Immunomodulatory effect of Glossogyne tenuifolia in murine peritoneal macrophages and splenocytes

Glossogyne tenuifolia Cass., a medicinal plant native to Taiwan, is traditionally used as an anti-inflammatory remedy. Oleanolic acid and luteolin-7-glucoside have been previously identified as active components of Glossogyne tenuifolia in the murine macrophage-like cell line, RAW264.7. Current study investigates the effect and mechanism of the ethanol extract of Glossogyne tenuifolia (GT) and its major constituents on the release of inflammatory mediators in activated elicited murine peritoneal macrophages and splenocytes.
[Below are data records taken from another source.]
### config.mk
export PLATFORM = sky130hd
export DESIGN_NAME = fpu_addsub_requester
export DESIGN_NICKNAME = d
export VERILOG_FILES = /design/src/rtl/fpu_addsub_requester_pkg.sv /design/src/rtl/fpu_req_fifo.sv /design/src/rtl/fpu_addsub_requester.sv
export SDC_FILE = /design/constraint.sdc
export NUM_CORES = 1
export LEC_CHECK = 0
export BUFFER_PORTS_ARGS = -buffer_cell sky130_fd_sc_hd__buf_2
export CAP_MARGIN = 20
export CORE_AREA = 2 2 211 213
export CTS_BUF_LIST = sky130_fd_sc_hd__clkbuf_8
export DETAILED_ROUTE_END_ITERATION = 10
export DIE_AREA = 0 0 213 215
export GPL_TIMING_DRIVEN = 0
export PLACE_DENSITY_LB_ADDON = 0.3
export SLEW_MARGIN = 5
export SYNTH_ARGS = -nofsm -noshare
export SYNTH_HDL_FRONTEND = slang
export SYNTH_HIERARCHICAL = 1
export SYNTH_SLANG_ARGS = --single-unit
### constraint.sdc
create_clock -name clk -period 9.25 [get_ports clk]
set_input_delay 2.3125 -clock clk [delete_from_list [all_inputs] [get_ports clk]]
set_output_delay 2.3125 -clock clk [all_outputs]
set_load 0.05 [all_outputs]
### src/rtl/fpu_addsub_requester_pkg.sv
// Shared definitions for the add/sub FPU requester: FSM states, the timeout
// result value and the layout of a queued request entry.
package fpu_addsub_requester_pkg;

    typedef enum logic [1:0] {
        ST_IDLE,
        ST_ISSUE,
        ST_WAIT,
        ST_RESP
    } state_t;

    localparam logic [31:0] QNAN   = 32'h7FC0_0000;
    localparam int          OPND_W = 32;

    // Queued entries are packed {sub, tag, b, a} with operand A in the LSBs.
    function automatic int entry_width(input int tag_w);
        return 1 + tag_w + 2 * OPND_W;
    endfunction

endpackage

### src/rtl/fpu_req_fifo.sv
// Small in-order request FIFO with asynchronous reset; head data is always
// visible and a pop simply advances the read pointer.
module fpu_req_fifo #(
    parameter int DEPTH = 4,
    parameter int WIDTH = 8
) (
    input  logic             clk,
    input  logic             rst,
    input  logic             push,
    input  logic             pop,
    input  logic [WIDTH-1:0] din,
    output logic [WIDTH-1:0] head,
    output logic             full,
    output logic             empty
);

    localparam int PTR_W = $clog2(DEPTH);

    logic [WIDTH-1:0] mem [DEPTH];
    logic [PTR_W-1:0] wr_ptr;
    logic [PTR_W-1:0] rd_ptr;
    logic [PTR_W:0]   count;

    // Storage needs no reset: count alone decides which entries are live.
    always_ff @(posedge clk) begin
        if (push) begin
            mem[wr_ptr] <= din;
        end
    end

    always_ff @(posedge clk or posedge rst) begin
        if (rst) begin
            wr_ptr <= '0;
            rd_ptr <= '0;
            count  <= '0;
        end else begin
            if (push) begin
                wr_ptr <= wr_ptr + PTR_W'(1);
            end
            if (pop) begin
                rd_ptr <= rd_ptr + PTR_W'(1);
            end
            case ({push, pop})
                2'b10:   count <= count + (PTR_W + 1)'(1);
                2'b01:   count <= count - (PTR_W + 1)'(1);
                default: count <= count;
            endcase
        end
    end

    assign head  = mem[rd_ptr];
    assign full  = (count == (PTR_W + 1)'(DEPTH));
    assign empty = (count == '0);

endmodule

### src/rtl/fpu_addsub_requester.sv
// Initiator side of the add/sub FPU start/ready handshake: queues tagged
// requests, issues them one at a time and returns tagged results with a watchdog.
module fpu_addsub_requester
    import fpu_addsub_requester_pkg::*;
#(
    parameter int DEPTH   = 4,
    parameter int TAG_W   = 4,
    parameter int TIMEOUT = 64
) (
    input  logic             clk,
    input  logic             rst,
    input  logic             req_valid,
    output logic             req_ready,
    input  logic [31:0]      req_a,
    input  logic [31:0]      req_b,
    input  logic             req_sub,
    input  logic [TAG_W-1:0] req_tag,
    output logic             resp_valid,
    input  logic             resp_ready,
    output logic [31:0]      resp_result,
    output logic [TAG_W-1:0] resp_tag,
    output logic             resp_timeout,
    output logic             fpu_start,
    output logic             fpu_add_sub,
    output logic [31:0]      fpu_a,
    output logic [31:0]      fpu_b,
    input  logic             fpu_ready,
    input  logic [31:0]      fpu_result,
    output logic             busy
);

    localparam int ENTRY_W = entry_width(TAG_W);
    localparam int CNT_W   = $clog2(TIMEOUT + 1);

    state_t             state;
    logic [CNT_W-1:0]   wd_cnt;
    logic [TAG_W-1:0]   op_tag;

    logic               fifo_push;
    logic               fifo_pop;
    logic               fifo_full;
    logic               fifo_empty;
    logic [ENTRY_W-1:0] fifo_din;
    logic [ENTRY_W-1:0] fifo_head;

    logic               head_sub;
    logic [TAG_W-1:0]   head_tag;
    logic [31:0]        head_a;
    logic [31:0]        head_b;

    assign req_ready = !fifo_full;
    assign fifo_push = req_valid && req_ready;
    assign fifo_din  = {req_sub, req_tag, req_b, req_a};
    assign {head_sub, head_tag, head_b, head_a} = fifo_head;

    // A pop only ever feeds the operand registers on the way into ISSUE.
    assign fifo_pop = !fifo_empty &&
                      ((state == ST_IDLE) || (state == ST_RESP && resp_ready));

    assign busy = !fifo_empty || (state != ST_IDLE);

    fpu_req_fifo #(
        .DEPTH (DEPTH),
        .WIDTH (ENTRY_W)
    ) u_fifo (
        .clk   (clk),
        .rst   (rst),
        .push  (fifo_push),
        .pop   (fifo_pop),
        .din   (fifo_din),
        .head  (fifo_head),
        .full  (fifo_full),
        .empty (fifo_empty)
    );

    always_ff @(posedge clk or posedge rst) begin
        if (rst) begin
            state        <= ST_IDLE;
            wd_cnt       <= '0;
            op_tag       <= '0;
            fpu_start    <= 1'b0;
            fpu_add_sub  <= 1'b0;
            fpu_a        <= '0;
            fpu_b        <= '0;
            resp_valid   <= 1'b0;
            resp_result  <= '0;
            resp_tag     <= '0;
            resp_timeout <= 1'b0;
        end else begin
            fpu_start <= 1'b0;
            case (state)
                ST_IDLE: begin
                    if (fifo_pop) begin
                        fpu_a       <= head_a;
                        fpu_b       <= head_b;
                        fpu_add_sub <= head_sub;
                        op_tag      <= head_tag;
                        fpu_start   <= 1'b1;
                        state       <= ST_ISSUE;
                    end
                end
                ST_ISSUE: begin
                    wd_cnt <= '0;
                    state  <= ST_WAIT;
                end
                // fpu_ready seen during ISSUE is stale; only WAIT looks at it.
                ST_WAIT: begin
                    if (fpu_ready) begin
                        resp_result  <= fpu_result;
                        resp_tag     <= op_tag;
                        resp_timeout <= 1'b0;
                        resp_valid   <= 1'b1;
                        state        <= ST_RESP;
                    end else if (wd_cnt == CNT_W'(TIMEOUT - 1)) begin
                        resp_result  <= QNAN;
                        resp_tag     <= op_tag;
                        resp_timeout <= 1'b1;
                        resp_valid   <= 1'b1;
                        state        <= ST_RESP;
                    end else begin
                        wd_cnt <= wd_cnt + CNT_W'(1);
                    end
                end
                ST_RESP: begin
                    if (resp_ready) begin
                        resp_valid <= 1'b0;
                        if (fifo_pop) begin
                            fpu_a       <= head_a;
                            fpu_b       <= head_b;
                            fpu_add_sub <= head_sub;
                            op_tag      <= head_tag;
                            fpu_start   <= 1'b1;
                            state       <= ST_ISSUE;
                        end else begin
                            state <= ST_IDLE;
                        end
                    end
                end
                default: state <= ST_IDLE;
            endcase
        end
    end

endmodule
Our results showed that GT (up to 0.15 mg/ml) inhibited the production of proinflammatory mediators, TNF-α, IL-1β, IL-6, nitric oxide (NO) and prostaglandin E2 (PGE2) in LPS-activated macrophages, and IFN-γ in PHA-activated splenocytes. GT also inhibited LPS-activated murine iNOS and COX-2 promoter activities in transiently transfected RAW264.7 cells. The major constituents, oleanolic acid and luteolin-7-glucoside, as well as its aglycone, luteolin, inhibited the release of NO, PGE2, TNF-α and IL-1β in activated peritoneal macrophages. However, only luteolin-7-glucoside and luteolin were able to reduce IFN-γ release in PHA-stimulated splenocytes. To further investigate the possible mechanisms that interfere with LPS- and PHA-signaling, this study focused on nuclear factor-κB activation signaling pathways. Our results demonstrate that GT (0.075–0.15 mg/ml) treatment reduces nuclear factor-κB (NF-κB) DNA binding activity, as demonstrated by electrophoretic mobility shift assay (EMSA). Collectively, the results suggest that GT inhibits proinflammatory mediator synthesis in activated murine peritoneal macrophages and splenocytes, in part through NF-κB-dependent pathways.